Supplied data START
What follows belongs to an exercise in optimizing a design on an open flow for small area, a short achievable clock period and few clock cycles; a production flow would make more cautious choices.
RTL that was checked went through simulation tests only; none was proved equivalent to the original.
The RTL of run 1 was laid out without a check of its function.
No activity file was given, so power comes from the tool's default toggle rates.

==> flow/design.v <==
package sched_pkg;
    typedef enum logic [3:0] {
        OP_ADD  = 4'h0,
        OP_SUB  = 4'h1,
        OP_AND  = 4'h2,
        OP_XOR  = 4'h3,
        OP_ADDI = 4'h8,
        OP_LUI  = 4'h9                               
    } opcode_e;
    typedef struct packed {
        opcode_e                           opcode;
        logic [$clog2(8)-1:0]    rd;
        logic [$clog2(8)-1:0]    rs1;
        logic [$clog2(8)-1:0]    rs2;
        logic [2:0]                        spare;   
    } insn_reg_t;
    typedef struct packed {
        opcode_e                           opcode;
        logic [$clog2(8)-1:0]    rd;
        logic [$clog2(8)-1:0]    rs1;
        logic [5:0]                        imm;
    } insn_imm_t;
    typedef union packed {
        insn_reg_t r;
        insn_imm_t i;
    } insn_u;
    typedef struct packed {
        opcode_e                           opcode;
        logic [$clog2(8)-1:0]    rd;
        logic [$clog2(8)-1:0]    rs1;
        logic [$clog2(8)-1:0]    rs2;     
        logic [16-1:0]          imm;     
        logic                              is_imm;
        logic [8-1:0]           seq;
    } entry_t;
    typedef struct packed {
        logic [8-1:0]           seq;
        logic [$clog2(8)-1:0]    rd;
        logic [16-1:0]          value;
    } result_t;
endpackage
`timescale 1ns/1ps
module sched_top (
    input  logic               clk,
    input  logic               rst,
    input  logic               in_req,
    input  logic [15:0]        in_insn,
    input  logic               out_ack,
    output logic               in_ack,
    output logic               out_req,
    output logic [26:0]        out_result
);
    logic [15:0] rf [8];
    logic [7:0]  rs1_q, rs2_q;      
    logic [5:0]  imm_q;             
    logic        lui_q;             
    logic        sub_q, and_q, xor_q;
    logic [2:0]  rd_q;
    logic        rst_q;             
    logic        s1_v;              
    logic        s2_v;              
    logic        full;              
    logic        acc;               
    logic        mv;                
    logic [15:0] p_q, g_q;          
    logic        cin_q;
    logic [2:0]  rd_p;              
    logic [3:0]  op;
    logic [15:0] a, b, imm, p_d, g_d;
    logic        cin_d;
    logic [16:0] c;
    logic [15:0] pg_g [5];
    logic [15:0] pg_p [5];
    logic [15:0] sum;
    assign acc = in_req && !in_ack && !s1_v;
    assign mv  = s1_v && !s2_v && (!full || (out_req && out_ack));
    logic       d_def, d_reg, d_lui;
    logic [7:0] d_rs1, d_rs2;
    always_comb begin
        op    = in_insn[15:12];
        d_def = op == 4'h0 || op == 4'h1 || op == 4'h2 || op == 4'h3 || op == 4'h8 || op == 4'h9;
        d_reg = !op[3] && d_def;
        d_lui = op == 4'h9;
        d_rs1 = (d_def && !d_lui) ? (8'd1 << in_insn[8:6]) : 8'd0;
        d_rs2 = d_reg ? (8'd1 << in_insn[5:3]) : 8'd0;
    end
    always_comb begin
        a = '0;
        b = '0;
        for (int r = 0; r < 8; r++) begin
            a = a | (rf[r] & {16{rs1_q[r]}});
            b = b | (rf[r] & {16{rs2_q[r]}});
        end
        b = b | {imm_q & {6{lui_q}}, 4'd0, imm_q & {6{!lui_q}}};
        if (sub_q) b = ~b;
        p_d   = and_q ? (a & b) : (a ^ b);
        g_d   = (and_q || xor_q) ? 16'd0 : (a & b);
        cin_d = sub_q;
        g_d[0] = g_d[0] | (p_d[0] & cin_d);   
        pg_g[0] = g_q;
        pg_p[0] = p_q;
        for (int l = 1; l <= 4; l++) begin
            pg_g[l] = pg_g[l-1];
            pg_p[l] = pg_p[l-1];
            for (int i = 0; i < 16; i++) begin
                if (((i >> (l - 1)) & 1) == 1) begin
                    pg_g[l][i] = pg_g[l-1][i] | (pg_p[l-1][i] & pg_g[l-1][((i >> (l - 1)) << (l - 1)) - 1]);
                    pg_p[l][i] = pg_p[l-1][i] & pg_p[l-1][((i >> (l - 1)) << (l - 1)) - 1];
                end
            end
        end
        c   = {pg_g[4], cin_q};
        sum = p_q ^ c[15:0];
    end
    always_ff @(posedge clk) begin
        if (rst) begin
            rs1_q <= '0;
            rs2_q <= '0;
            imm_q <= '0;
            lui_q <= 1'b0;
            sub_q <= 1'b0;
            and_q <= 1'b0;
            xor_q <= 1'b0;
        end else if (!s1_v) begin
            rs1_q <= d_rs1;
            rs2_q <= d_rs2;
            imm_q <= (op == 4'h8 || d_lui) ? in_insn[5:0] : 6'd0;
            lui_q <= d_lui;
            sub_q <= op == 4'h1;
            and_q <= op == 4'h2;
            xor_q <= op == 4'h3;
        end
    end
    always_ff @(posedge clk) begin
        if (!s1_v) rd_q <= in_insn[11:9];
    end
    always_ff @(posedge clk) begin
        if (rst) begin
            p_q   <= 16'd0;
            g_q   <= 16'd0;
            cin_q <= 1'b0;
        end else if (mv) begin
            p_q   <= p_d;
            g_q   <= g_d;
            cin_q <= cin_d;
            rd_p  <= rd_q;
        end
        rst_q <= rst;
    end
    always_ff @(posedge clk) begin
        for (int r = 0; r < 8; r++) begin
            if (rst_q || (s2_v && rd_p == 3'(r))) rf[r] <= sum;
        end
    end
    always_ff @(posedge clk) begin
        if (rst) begin
            in_ack            <= 1'b0;
            s1_v              <= 1'b0;
            s2_v              <= 1'b0;
            full              <= 1'b0;
            out_req           <= 1'b0;
        end else begin
            if (acc)                    in_ack <= 1'b1;
            else if (in_ack && !in_req) in_ack <= 1'b0;
            if (acc)     s1_v <= 1'b1;
            else if (mv) s1_v <= 1'b0;
            s2_v <= mv;
            if (s2_v) begin
                full              <= 1'b1;
                out_req           <= !out_ack;
            end else if (out_req && out_ack) begin
                full    <= 1'b0;
                out_req <= 1'b0;
            end else if (full && !out_req && !out_ack) begin
                out_req <= 1'b1;
            end
        end
    end
    always_ff @(posedge clk) begin
        if (rst) out_result[26:19] <= 8'hff;        
        else     out_result[26:19] <= out_result[26:19] + {7'd0, s2_v};
        out_result[18:0] <= {rd_p, sum};
    end
endmodule
==> flow/flow/run.sh <==
#!/bin/bash
# The standard ORFS layout (the standard.sh, with config.mk's settings),
# changed in two ways through ORFS's own variables:
#  - ports are buffered with buf_4 rather than the delay cell buffer_ports
#    picks by default (footprint matching then keeps that cell from being
#    resized into a plain buffer);
#  - clock tree synthesis adds no dummy loads.
set -euo pipefail
export BUFFER_PORTS_ARGS="-buffer_cell sky130_fd_sc_hd__buf_4"
export CTS_ARGS="-sink_clustering_enable -repair_clock_nets -dont_use_dummy_load -buf_list sky130_fd_sc_hd__clkbuf_8 -sink_clustering_size 15 -sink_clustering_max_diameter 60"
bash standard.sh > standard.log 2>&1
==> flow/standard.sh <==
#!/bin/bash
# synth_recipe.tcl (not shown) runs the flow's synth.tcl, then flattens the netlist and writes it again
# the make line also repeats each setting of config.mk as NAME=value (left out here)
make -C /OpenROAD-flow-scripts/flow DESIGN_CONFIG=/design/flow/config.mk WORK_HOME=/design/flow/orfs CLKGATE_MAP_FILE= SYNTH_SCRIPT=/design/flow/synth_recipe.tcl "${@:-finish}"
==> flow/config.mk <==
export PLATFORM = sky130hd
export DESIGN_NAME = sched_top
export DESIGN_NICKNAME = sched_top
export VERILOG_FILES = /design/flow/design.v
export SDC_FILE = /design/flow/constraint.sdc
export NUM_CORES = 4
export LEC_CHECK = 0
export ABC_CLOCK_PERIOD_IN_PS = 2400
export CAP_MARGIN = 20
export CORE_MARGIN = 2
export CORE_UTILIZATION = 65
export CTS_BUF_LIST = sky130_fd_sc_hd__clkbuf_8
export CTS_CLUSTER_DIAMETER = 60
export CTS_CLUSTER_SIZE = 15
export SETUP_SLACK_MARGIN = 4.6
export SLEW_MARGIN = 20
==> flow/constraint.sdc <==
create_clock -name core_clock -period 7.0 [get_ports {clk}]
set_input_delay 1.4000 -clock core_clock [delete_from_list [all_inputs] [get_ports {clk}]]
set_output_delay 1.4000 -clock core_clock [all_outputs]
set_load 0.01 [all_outputs]
==> results of run 1 <==
power groups by stage:
stage                     Clock [uW]  Sequential [uW]  Combinational (uW)
after detailed placement           0             1590                 177
after CTS                        644             1560                 182
after floorplan                    0             1570                 107
final                            639             1560                 191
after global placement             0             1580                 173
after global routing             689             1570                 205
registers in the layout, summed over array words and instances (netlist names), 3 cells and up:
signal      count
rf            128
out_result     27
p_q            16
g_q            15
rs1_q           8
rs2_q           8
imm_q           6
rd_p            3
rd_q            3
stage by stage:
step	total power, uW	setup WS (ns)	hold slack, ns
after floorplan	1670	4.60	0.400
after global placement	1760	4.20	0.402
after detailed placement	1770	4.17	0.412
after CTS	2380	4.49	0.425
after global routing	2460	4.48	0.431
final	2390	4.46	0.433
how the worst min path moves through the flow:
stage / to / slack, ns / depth (start not counted)
5_1_grt: rd_p[1] / 0.43 / 0
2_1_floorplan: rd_p[0] / 0.40 / 0
6_report: rd_p[2] / 0.43 / 0
4_1_cts: rd_p[1] / 0.42 / 0
3_5_place_dp: rd_p[2] / 0.41 / 0
3_3_place_gp: rd_p[0] / 0.40 / 0
layout make-up:
type | count | share of cell area
clock buffer | 19 | 0.0257
inverter | 11 | 0.00406
multi-input combinational | 439 | 0.315
sequential | 225 | 0.578
tap | 180 | 0.0221
timing repair buffer | 68 | 0.0550
critical path: stages (launching register included):
cell                       delay, ns
sky130_fd_sc_hd__dfxtp_1        1.14
sky130_fd_sc_hd__a221oi_2       0.14
sky130_fd_sc_hd__xnor2_1        0.19
sky130_fd_sc_hd__ha_1           0.30
sky130_fd_sc_hd__mux2_2         0.28
sky130_fd_sc_hd__a221oi_1       0.27
sky130_fd_sc_hd__nor3_1         0.09
what timing repair did:
action	in CTS	in global routing
endpoints found under the hold margin	0	0
pin swaps	0	1
hold buffers	0	0
resized for setup	21	23
endpoints found under the setup margin	31	38
buffers inserted	3	6
placed cells by master (no fill, tap or decap), drive strengths merged, types with 8 or more instances in the layout:
| cell type | n |
|---|---|
| edfxtp | 134 |
| a22oi | 116 |
| dfxtp | 91 |
| buf | 68 |
| nor2 | 58 |
| nand2 | 25 |
| nand4 | 23 |
| ha | 22 |
| clkbuf | 19 |
| nand3 | 18 |
| xnor2 | 18 |
| a211oi | 17 |
| mux2i | 16 |
| a21oi | 16 |
| a221oi | 16 |
| a22o | 13 |
| xor2 | 13 |
| a222oi | 12 |
| inv | 11 |
| a32oi | 8 |
kinds of logic after synthesis:
logic type                 count (synthesis)  synth area share
adders and majority gates                 22            0.0297
DFF                                      225             0.631
and+or+nand+nor                          150            0.0765
xor gates and xnor gates                  31            0.0293
buffers and inverters                     64            0.0279
muxes                                     17            0.0185
AOI/OAI and AO/OA                        219             0.187
metal layers:
layer  vias to the layer above  global-route usage  share of wire
met3                       104              0.0784           0.13
met5                         -                   0              0
met1                      3349               0.472           0.37
met4                         0               0.160          0.046
met2                       501               0.546           0.46
li1                       2927                   -              -
==> impl_table.tex, run 1 <==
\begin{tabular}{lr}
\hline
Metric & Value \\
\hline
\multicolumn{2}{l}{\textbf{Critical path}} \\
Destination of the critical timing path & g\_q[0] \\
Worst endpoint data arrival time & 2.93 ns \\
Cell count of the worst reg-to-reg path & 6 \\
Endpoint class of the critical path & flop \\
Highest net fanout along the worst path & 17 \\
Origin of the worst setup path & rs2\_q[4] \\
Launch instance of the worst register-to-register path & rs2\_q[4] \\
Critical Path Start Type & flop \\
R2R Path End & g\_q[0] \\
Slack of the worst reg-to-reg path & around 4.5 ns \\
Critical path data required time & about 7.4 ns \\
Crit path kind & flop to flop \\
\multicolumn{2}{l}{\textbf{Pwr}} \\
Power per cell area & $\sim$240 nW/um\^{}2 \\
Internal power summed over all cells & roughly 1800 uW \\
Worst voltage drop across the vdd grid & a little over 0.2 mV \\
Switching part of the total & 0.241 \\
Gate power share & 0.080 \\
Sw power & $\sim$580 uW \\
Static leakage & 0.00370 uW \\
Clock power share & 0.267 \\
Register share of total power & 0.653 \\
\multicolumn{2}{l}{\textbf{Yosys}} \\
Synth warn & 4 \\
Number of library cell types mapped by synthesis & 47 \\
Register bit count reported by yosys & 225 \\
Most used standard cell by instance count after synthesis & sky130\_fd\_sc\_hd\_\_edfxtp\_1 \\
Count of flip-flops with a built-in enable after synthesis & roughly 130 \\
Ys flop type & sky130\_fd\_sc\_hd\_\_edfxtp\_1 \\
Post-Synthesis Mean Instance Area & around 13 um\^{}2 \\
Post-synthesis async set-or-reset flop share & 0 \\
Dominant cells by area after synthesis & sky130\_fd\_sc\_hd\_\_edfxtp\_1 43\%, sky130\_fd\_sc\_hd\_\_dfxtp\_1 20\%, sky130\_fd\_sc\_hd\_\_a22oi\_1 9.4\% \\
Synthesized instance count & 728 \\
Fraction of the yosys area taken by sequential cells & 0.631 \\
Top-area cell type share of the netlist area & 0.434 \\
Synthesized net count & 770 \\
Area of the mapped netlist & about 9000 um\^{}2 \\
Cell accounting for the most synthesized area & sky130\_fd\_sc\_hd\_\_edfxtp\_1 \\
Top cells by instance count after synthesis & 134 x sky130\_fd\_sc\_hd\_\_edfxtp\_1, 116 x sky130\_fd\_sc\_hd\_\_a22oi\_1, 91 x sky130\_fd\_sc\_hd\_\_dfxtp\_1 \\
\multicolumn{2}{l}{\textbf{Final layout}} \\
Proportion of layout cells with a drive suffix above 1 & 0.181 \\
Number of fillers in the final layout & $\sim$950 \\
Nets@finish & 806 \\
Final Util & 0.733 \\
Multi-input gate area in the final layout & approximately 3200 um\^{}2 \\
Layout area overhead & 9.74\% \\
Antenna fix cells & 0 \\
Post-layout instance area & slightly above 10,000 um\^{}2 \\
FF+latch area & roughly 5900 um\^{}2 \\
Non-filler cells, final & 942 \\
\multicolumn{2}{l}{\textbf{Drt}} \\
WL final & between 20,000 and 30,000 um \\
Antenna violation net count after detailed routing & 0 \\
Residual DRC & 0 \\
Number of detailed-route iterations in the first pass & 6 \\
Number of vias after detailed routing & around 6,900 \\
Iter 0 DRT Violations & between 1,000 and 1,500 \\
Wire length per cell after detailed routing & approximately 28 um \\
Via density per instance & approximately 7.3 \\
\multicolumn{2}{l}{\textbf{Global route}} \\
First-pass GRT wire length & 38,700 um \\
Number of antenna violations at the first check in global routing & 0 \\
Pin count of the biggest net entering global routing & 56 \\
Remaining Overflow, GRT & 0 \\
Vias in the first global route & $\sim$6,600 \\
GRT Util Overall & 0.351 \\
\multicolumn{2}{l}{\textbf{Placement}} \\
Cell area reported after detailed placement & 9730 um\^{}2 \\
Hpwl dp & $\sim$15,000 um \\
Routability Congestion & 0.903 \\
Placed cell count & roughly 900 \\
\# port buffers & 48 \\
\multicolumn{2}{l}{\textbf{Die}} \\
Full die area & about 15,000 um\^{}2 \\
Top-level port count & 49 \\
Num rows & between 40 and 50 \\
Chip width & about 120 um \\
Initial Utilization & 0.668 \\
Core footprint & around 14,000 um\^{}2 \\
Die Height & between 100 and 150 um \\
\multicolumn{2}{l}{\textbf{Clocking}} \\
Clock latency at the later pin of the worst-skew pair & approximately 0.53 ns \\
Root buffer cell & sky130\_fd\_sc\_hd\_\_clkbuf\_8 \\
Number of buffers created by CTS & 19 \\
Number of sinks driven by the clock tree & approximately 230 \\
TritonCTS clock tree & done \\
Total number of H-tree levels & 1 \\
Buffer depth of the longest clock path & 3 \\
Clock Pin Slew Worst Setup and Hold Paths & 0.10 ns \\
\multicolumn{2}{l}{\textbf{Worst hold path}} \\
Hold path start & rd\_q[2] \\
Worst hold path type & flop to flop \\
\multicolumn{2}{l}{\textbf{Timing}} \\
Accumulated negative setup slack & 0 ns \\
Count of final setup violators & 0 \\
Portion of the clock cycle consumed by the worst path in the final layout & 0.363 \\
Number of slew-limit violations in the final report & 0 \\
Clock tree skew after final layout & 0.0455 ns \\
Clock period minus final worst setup slack & about 2.5 ns \\
Headroom to the max-slew limit & 0.192 \\
Slew at the pin with the worst max-slew slack & approximately 1.2 ns \\
Final Hold Violating Endpoints & 0 \\
F\_max & approximately 0.39 GHz \\
Setup repair after global routing missed its margin & yes \\
\multicolumn{2}{l}{\textbf{Job}} \\
Max-cap violations & 0 \\
\multicolumn{2}{l}{\textbf{Outcome}} \\
Status & timing/DRC/antenna clean \\
\hline
\end{tabular}
==> run 2: changes to the inputs <==
--- a/flow/design.v
+++ b/flow/design.v
@@ -97,5 +97,5 @@
         g_d   = (and_q || xor_q) ? 16'd0 : (a & b);
         cin_d = sub_q;
-        g_d[0] = g_d[0] | (p_d[0] & cin_d);   
+        g_d[0] = sub_q ? (a[0] | b[0]) : g_d[0];
         pg_g[0] = g_q;
         pg_p[0] = p_q;
--- a/flow/config.mk
+++ b/flow/config.mk
@@ -6,4 +6,5 @@
 export NUM_CORES = 4
 export LEC_CHECK = 0
+export ABC_AREA = 1
 export ABC_CLOCK_PERIOD_IN_PS = 2400
 export CAP_MARGIN = 20
==> run 2 against run 1 <==
Sequential share of layout area decreased by 4.1 points. Sequential cell count unchanged. Combinational power rose by 16%. Synthesized cell count increased by 52%. Die area increased by 8.1%. Register-to-register slack better by 0.24 ns. Routed wire length down 0.36%. Largest cell class unchanged.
Supplied data END
Please give the number of lines in the entries that contain the word "depth", and nothing besides it.

* Exercise output *
2